• Assigned task: Which lines below mention "merged"? Pick each one out.

-.-.-

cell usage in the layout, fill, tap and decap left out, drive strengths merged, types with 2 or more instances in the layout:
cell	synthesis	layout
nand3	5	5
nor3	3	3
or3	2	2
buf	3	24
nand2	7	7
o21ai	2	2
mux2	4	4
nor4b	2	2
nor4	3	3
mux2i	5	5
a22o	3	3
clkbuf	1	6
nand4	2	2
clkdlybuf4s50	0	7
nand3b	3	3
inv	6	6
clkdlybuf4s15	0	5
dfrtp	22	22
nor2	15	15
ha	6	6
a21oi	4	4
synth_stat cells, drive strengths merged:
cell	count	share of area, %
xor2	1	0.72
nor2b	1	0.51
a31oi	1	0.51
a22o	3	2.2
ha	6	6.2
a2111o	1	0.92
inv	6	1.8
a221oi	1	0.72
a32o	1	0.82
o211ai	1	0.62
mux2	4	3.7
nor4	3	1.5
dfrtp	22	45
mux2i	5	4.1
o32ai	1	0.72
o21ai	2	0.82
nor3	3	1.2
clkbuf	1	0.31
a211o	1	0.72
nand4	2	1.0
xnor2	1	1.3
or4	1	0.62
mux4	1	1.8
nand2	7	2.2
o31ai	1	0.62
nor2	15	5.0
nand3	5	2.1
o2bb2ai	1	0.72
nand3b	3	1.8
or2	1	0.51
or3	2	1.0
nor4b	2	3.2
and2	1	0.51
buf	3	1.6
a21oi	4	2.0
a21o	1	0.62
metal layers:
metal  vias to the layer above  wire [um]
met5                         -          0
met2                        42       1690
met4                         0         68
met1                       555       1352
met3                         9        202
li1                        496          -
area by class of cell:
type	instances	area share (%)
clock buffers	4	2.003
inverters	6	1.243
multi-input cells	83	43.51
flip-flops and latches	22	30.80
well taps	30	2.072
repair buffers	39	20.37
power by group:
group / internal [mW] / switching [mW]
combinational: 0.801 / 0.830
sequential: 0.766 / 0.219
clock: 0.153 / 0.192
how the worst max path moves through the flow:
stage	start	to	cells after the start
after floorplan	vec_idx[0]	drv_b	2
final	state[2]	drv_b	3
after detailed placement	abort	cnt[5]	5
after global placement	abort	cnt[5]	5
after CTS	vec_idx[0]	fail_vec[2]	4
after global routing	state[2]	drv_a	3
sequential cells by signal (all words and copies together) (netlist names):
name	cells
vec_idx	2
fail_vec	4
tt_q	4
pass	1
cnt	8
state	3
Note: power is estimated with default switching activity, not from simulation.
<file path="src/rtl/alu_pkg.sv">
// alu_pkg: opcode constants, FSM state encoding and opcode legality for alu_mc.
package alu_pkg;
  localparam logic [3:0] OP_AND = 4'b0000;
  localparam logic [3:0] OP_OR  = 4'b0001;
  localparam logic [3:0] OP_ADD = 4'b0010;
  localparam logic [3:0] OP_SUB = 4'b0110;
  localparam logic [3:0] OP_SLT = 4'b0111;
  localparam logic [3:0] OP_NOR = 4'b1100;
  localparam logic [3:0] OP_MUL = 4'b1000;

  typedef enum logic [1:0] {S_IDLE, S_EXEC, S_MUL, S_DONE} state_t;

  function automatic logic op_legal(input logic [3:0] op, input logic mul_en);
    return (op inside {OP_AND, OP_OR, OP_ADD, OP_SUB, OP_SLT, OP_NOR}) || (mul_en && op == OP_MUL);
  endfunction
endpackage

</file>
<file path="src/rtl/alu_core.sv">
// alu_core: combinational AND/OR/ADD/SUB/SLT/NOR with signed overflow; unknown opcodes give 0.
module alu_core
  import alu_pkg::*;
#(
  parameter int WIDTH = 32
) (
  input  logic [3:0]       i_op,
  input  logic [WIDTH-1:0] i_a,
  input  logic [WIDTH-1:0] i_b,
  output logic [WIDTH-1:0] o_y,
  output logic             o_ov
);
  logic             w_sub;
  logic             w_ovf;
  logic [WIDTH-1:0] w_b;
  logic [WIDTH:0]   w_sum;
  assign w_sub = (i_op == OP_SUB) || (i_op == OP_SLT);
  assign w_b   = w_sub ? ~i_b : i_b;
  assign w_sum = {1'b0, i_a} + {1'b0, w_b} + {{WIDTH{1'b0}}, w_sub};
  // carry into the MSB is recovered from the MSB sum bit and its two inputs
  assign w_ovf = w_sum[WIDTH] ^ w_sum[WIDTH-1] ^ i_a[WIDTH-1] ^ w_b[WIDTH-1];
  always_comb begin
    o_y  = (i_op == OP_AND) ? (i_a & i_b) :
           (i_op == OP_OR)  ? (i_a | i_b) :
           (i_op == OP_ADD || i_op == OP_SUB) ? w_sum[WIDTH-1:0] :
           (i_op == OP_SLT) ? {{(WIDTH-1){1'b0}}, w_sum[WIDTH-1] ^ w_ovf} :
           (i_op == OP_NOR) ? ~(i_a | i_b) : '0;
    o_ov = (i_op == OP_ADD || i_op == OP_SUB) && w_ovf;
  end
endmodule

</file>
<file path="src/rtl/alu_mc.sv">
// alu_mc: multi-cycle ALU with valid/ready accept, single-cycle logic/arith ops and
// a WIDTH-cycle unsigned shift-add multiplier; results held from DONE until the next accept.
module alu_mc
  import alu_pkg::*;
#(
  parameter int WIDTH  = 32,
  parameter bit MUL_EN = 1
) (
  input  logic             clk_i,
  input  logic             rst_i,
  input  logic             valid_i,
  output logic             ready_o,
  input  logic [3:0]       ctrl_i,
  input  logic [WIDTH-1:0] src1_i,
  input  logic [WIDTH-1:0] src2_i,
  output logic [WIDTH-1:0] result_o,
  output logic [WIDTH-1:0] result_hi_o,
  output logic             zero_o,
  output logic             overflow_o,
  output logic             done_o,
  output logic             illegal_o
);
  localparam int CW = $clog2(WIDTH);

  state_t             r_state, w_next;
  logic [3:0]         r_op;
  logic [WIDTH-1:0]   r_a, r_b, r_res, r_hi;
  logic               r_ov, r_ill;
  logic [CW-1:0]      r_cnt;
  logic [2*WIDTH-1:0] r_p;
  logic               w_acc, w_is_mul, w_last, w_ov;
  logic [WIDTH-1:0]   w_y;
  logic [WIDTH:0]     w_sum;
  logic [2*WIDTH-1:0] w_pnext;

  alu_core #(.WIDTH(WIDTH)) u_core (
    .i_op (r_op),
    .i_a  (r_a),
    .i_b  (r_b),
    .o_y  (w_y),
    .o_ov (w_ov)
  );

  assign ready_o     = (r_state == S_IDLE) || (r_state == S_DONE);
  assign done_o      = (r_state == S_DONE);
  assign result_o    = r_res;
  assign result_hi_o = r_hi;
  assign zero_o      = (r_res == '0);
  assign overflow_o  = r_ov;
  assign illegal_o   = r_ill;
  assign w_acc       = valid_i && ready_o;
  assign w_is_mul    = (ctrl_i == OP_MUL) && MUL_EN;
  assign w_last      = (r_cnt == CW'(WIDTH - 1));
  // r_p = {partial high half, remaining multiplier bits}; shifts right one bit per cycle
  assign w_sum       = {1'b0, r_p[2*WIDTH-1:WIDTH]} + (r_p[0] ? {1'b0, r_a} : '0);
  assign w_pnext     = {w_sum, r_p[WIDTH-1:1]};

  always_comb begin
    w_next = r_state;
    case (r_state)
      S_IDLE, S_DONE: w_next = w_acc ? (w_is_mul ? S_MUL : S_EXEC) : S_IDLE;
      S_EXEC:         w_next = S_DONE;
      S_MUL:          w_next = w_last ? S_DONE : S_MUL;
      default:        w_next = S_IDLE;
    endcase
  end

  always_ff @(posedge clk_i or posedge rst_i) begin
    if (rst_i) begin
      r_state <= S_IDLE;
      r_op    <= '0;
      r_a     <= '0;
      r_b     <= '0;
      r_p     <= '0;
      r_cnt   <= '0;
      r_res   <= '0;
      r_hi    <= '0;
      r_ov    <= 1'b0;
      r_ill   <= 1'b0;
    end else begin
      r_state <= w_next;
      if (w_acc) begin
        r_op  <= ctrl_i;
        r_a   <= src1_i;
        r_b   <= src2_i;
        r_p   <= {{WIDTH{1'b0}}, src2_i};
        r_cnt <= '0;
      end else if (r_state == S_MUL) begin
        r_p   <= w_pnext;
        r_cnt <= r_cnt + 1'b1;
      end
      if (r_state == S_EXEC) begin
        r_res <= w_y;
        r_hi  <= '0;
        r_ov  <= w_ov;
        r_ill <= !op_legal(r_op, MUL_EN);
      end else if (r_state == S_MUL && w_last) begin
        r_res <= w_pnext[WIDTH-1:0];
        r_hi  <= w_pnext[2*WIDTH-1:WIDTH];
        r_ov  <= 1'b0;
        r_ill <= 1'b0;
      end
    end
  end
endmodule

</file>
$ cat src/rtl/caravel_wb_bridge_pkg.sv
`default_nettype none
// ============================================================================
//  Module   : caravel_wb_bridge_pkg
//  Brief    : Shared soc types and constants for the Caravel Wishbone bridge.
//  Revision : 1.0  initial release
// ============================================================================
package caravel_wb_bridge_pkg;

    typedef enum logic [1:0] {
        ST_IDLE = 2'd0,
        ST_REQ  = 2'd1,
        ST_WAIT = 2'd2,
        ST_ACK  = 2'd3
    } wb_state_t;

    localparam logic [31:0] ERR_DATA = 32'hDEAD_BEEF;

endpackage
`default_nettype wire

$ cat src/rtl/caravel_wb_bridge_ctr.sv
`default_nettype none
// ============================================================================
//  Module   : wb_timeout_ctr
//  Brief    : Saturating cycle counter flagging when a request has run too long.
//  Revision : 1.0  initial release
// ============================================================================
module wb_timeout_ctr #(
    parameter int TIMEOUT_CYCLES = 255
) (
    input  logic clk_i,
    input  logic rst_i,
    input  logic clear,
    input  logic enable,
    output logic expired
);

    localparam int c_width = (TIMEOUT_CYCLES < 1) ? 1 : $clog2(TIMEOUT_CYCLES + 1);
    localparam logic [c_width-1:0] c_last = c_width'(TIMEOUT_CYCLES - 1);
    localparam logic [c_width-1:0] c_max  = c_width'(TIMEOUT_CYCLES);

    logic [c_width-1:0] r_count;

    always_ff @(posedge clk_i) begin
        if (rst_i || clear) begin
            r_count <= '0;
        end else if (enable && (r_count != c_max)) begin
            r_count <= r_count + c_width'(1);
        end
    end

    // Fires in the cycle whose closing edge brings the count to TIMEOUT_CYCLES.
    assign expired = enable && (r_count >= c_last);

endmodule
`default_nettype wire

$ cat src/rtl/caravel_wb_bridge.sv
`default_nettype none
// ============================================================================
//  Module   : caravel_wb_bridge
//  Brief    : Wishbone classic slave decoding one window onto a valid/ready
//             request port with a response timeout.
//  Revision : 1.0  initial release
// ============================================================================
module caravel_wb_bridge
    import caravel_wb_bridge_pkg::*;
#(
    parameter logic [31:0] BASE_ADDR      = 32'h3000_0000,
    parameter int          WINDOW_BITS    = 20,
    parameter int          TIMEOUT_CYCLES = 255
) (
    input  logic                   clk_i,
    input  logic                   rst_i,
    input  logic                   wbs_cyc_i,
    input  logic                   wbs_stb_i,
    input  logic                   wbs_we_i,
    input  logic [3:0]             wbs_sel_i,
    input  logic [31:0]            wbs_adr_i,
    input  logic [31:0]            wbs_dat_i,
    output logic                   wbs_ack_o,
    output logic [31:0]            wbs_dat_o,
    output logic                   req_valid_o,
    input  logic                   req_ready_i,
    output logic                   req_we_o,
    output logic [WINDOW_BITS-1:0] req_addr_o,
    output logic [31:0]            req_wdata_o,
    output logic [3:0]             req_be_o,
    input  logic                   rsp_valid_i,
    input  logic [31:0]            rsp_rdata_i,
    output logic                   timeout_o
);

    wb_state_t   r_state;
    wb_state_t   w_state_nxt;
    logic        w_stb;
    logic        w_hit;
    logic        w_expired;
    logic        w_clear;
    logic        w_load;
    logic        w_valid_nxt;
    logic        w_ack_nxt;
    logic [31:0] w_dat_nxt;
    logic        w_timeout_nxt;

    assign w_stb = wbs_cyc_i & wbs_stb_i;
    assign w_hit = (wbs_adr_i >> WINDOW_BITS) == (BASE_ADDR >> WINDOW_BITS);

    wb_timeout_ctr #(
        .TIMEOUT_CYCLES(TIMEOUT_CYCLES)
    ) u_timeout_ctr (
        .clk_i  (clk_i),
        .rst_i  (rst_i),
        .clear  (w_clear),
        .enable ((r_state == ST_REQ) || (r_state == ST_WAIT)),
        .expired(w_expired)
    );

    always_ff @(posedge clk_i) begin
        if (rst_i) begin
            r_state <= ST_IDLE;
        end else begin
            r_state <= w_state_nxt;
        end
    end

    // Ack and data are decided on entry to ACK so they appear as registered
    // outputs during the single ACK cycle.
    always_comb begin
        w_state_nxt   = r_state;
        w_clear       = 1'b0;
        w_load        = 1'b0;
        w_valid_nxt   = 1'b0;
        w_ack_nxt     = 1'b0;
        w_dat_nxt     = '0;
        w_timeout_nxt = 1'b0;
        case (r_state)
            ST_IDLE: begin
                if (w_stb && w_hit) begin
                    w_state_nxt = ST_REQ;
                    w_clear     = 1'b1;
                    w_load      = 1'b1;
                    w_valid_nxt = 1'b1;
                end else if (w_stb) begin
                    w_state_nxt = ST_ACK;
                    w_ack_nxt   = 1'b1;
                    w_dat_nxt   = ERR_DATA;
                end
            end
            ST_REQ: begin
                if (req_ready_i) begin
                    w_state_nxt = ST_WAIT;
                end else if (w_expired) begin
                    w_state_nxt   = ST_ACK;
                    w_timeout_nxt = 1'b1;
                    w_ack_nxt     = w_stb;
                    w_dat_nxt     = w_stb ? ERR_DATA : 32'h0;
                end else begin
                    w_valid_nxt = 1'b1;
                end
            end
            ST_WAIT: begin
                if (rsp_valid_i) begin
                    w_state_nxt = ST_ACK;
                    w_ack_nxt   = w_stb;
                    w_dat_nxt   = (w_stb && !req_we_o) ? rsp_rdata_i : 32'h0;
                end else if (w_expired) begin
                    w_state_nxt   = ST_ACK;
                    w_timeout_nxt = 1'b1;
                    w_ack_nxt     = w_stb;
                    w_dat_nxt     = w_stb ? ERR_DATA : 32'h0;
                end
            end
            default: begin
                w_state_nxt = ST_IDLE;
            end
        endcase
    end

    always_ff @(posedge clk_i) begin
        if (rst_i) begin
            wbs_ack_o   <= 1'b0;
            wbs_dat_o   <= '0;
            req_valid_o <= 1'b0;
            timeout_o   <= 1'b0;
            req_we_o    <= 1'b0;
            req_addr_o  <= '0;
            req_wdata_o <= '0;
            req_be_o    <= '0;
        end else begin
            wbs_ack_o   <= w_ack_nxt;
            wbs_dat_o   <= w_dat_nxt;
            req_valid_o <= w_valid_nxt;
            timeout_o   <= w_timeout_nxt;
            if (w_load) begin
                req_we_o    <= wbs_we_i;
                req_addr_o  <= wbs_adr_i[WINDOW_BITS-1:0];
                req_wdata_o <= wbs_we_i ? wbs_dat_i : 32'h0;
                req_be_o    <= wbs_sel_i;
            end
        end
    end

endmodule
`default_nettype wire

-.-.-

• Reply to the exercise:
cell usage in the layout, fill, tap and decap left out, drive strengths merged, types with 2 or more instances in the layout:
synth_stat cells, drive strengths merged:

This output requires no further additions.